I've recently developed an interest in statistics, so I decided to write a program which will generate a set of data, storing the Pearson correlation coefficient versus a changing random variance in the data. Here is the method I wrote to do this:
def generateData(nLines, nPoints, gradient, yIntercept, xScaleFactor, randomCoefficientScaleFactor):
Rs = []
xValues = []
for i in range(nLines):
x = []
y = []
for j in range(nPoints):
x.append(j*xScaleFactor)
y.append(fLinear(x[j], i*randomCoefficientScaleFactor, gradient, yIntercept))
dataSet = Data(x, y)
xValues.append(i*randomCoefficientScaleFactor)
Rs.append(linearCorrelationCoefficient(dataSet.x, dataSet.y))
dataSet = Data(xValues, Rs)
return dataSet
And here is the function fLinear():
def fLinear(x, randomCoefficient, gradient, yIntercept):
return gradient*x + yIntercept + randomCoefficient*random.uniform(0,1)
I ran this with 200 values for R, 1000 points for each line, and a scale factor on the random value of 75.
Outputting this data to a Desmos graph gives this result.
My first instinct as to which type of function would yield this shape would be a normal distribution, but as you can see here, this is not the case.

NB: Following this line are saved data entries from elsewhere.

--- config.mk ---
export PLATFORM = sky130hd
export DESIGN_NAME = pte_ad_updater
export DESIGN_NICKNAME = d
export VERILOG_FILES = /design/src/rtl/pte_ad_pkg.sv /design/src/rtl/pte_ad_eval.sv /design/src/rtl/pte_ad_ctrl.sv /design/src/rtl/pte_ad_updater.sv
export SDC_FILE = /design/constraint.sdc
export NUM_CORES = 1
export LEC_CHECK = 0
export BUFFER_PORTS_ARGS = -buffer_cell sky130_fd_sc_hd__buf_4
export CORE_UTILIZATION = 46
export DETAILED_ROUTE_END_ITERATION = 6
export GPL_TIMING_DRIVEN = 0
export PLACE_DENSITY = 0.74
export SLEW_MARGIN = 0
export SYNTH_ARGS = -nofsm -noshare
export SYNTH_HDL_FRONTEND = slang
export SYNTH_SLANG_ARGS = --single-unit
--- constraint.sdc ---
create_clock -name clk -period 2 [get_ports clk]
set_input_delay 0.3 -clock clk [delete_from_list [all_inputs] [get_ports clk]]
set_output_delay 0.3 -clock clk [all_outputs]
set_load 0.01 [all_outputs]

My next thought would be a sigmoid, so I tried three different functions:
- $\frac{1}{e^{kx}+1}$, which yielded this result.
- $erf(kx)$, which yielded this result.
- $tan^{-1}(kx)+1$, which yielded this result.
None of these fit the the data particularly well, so I hoped that someone here knew of any function that better fits this data set. Thanks in advance.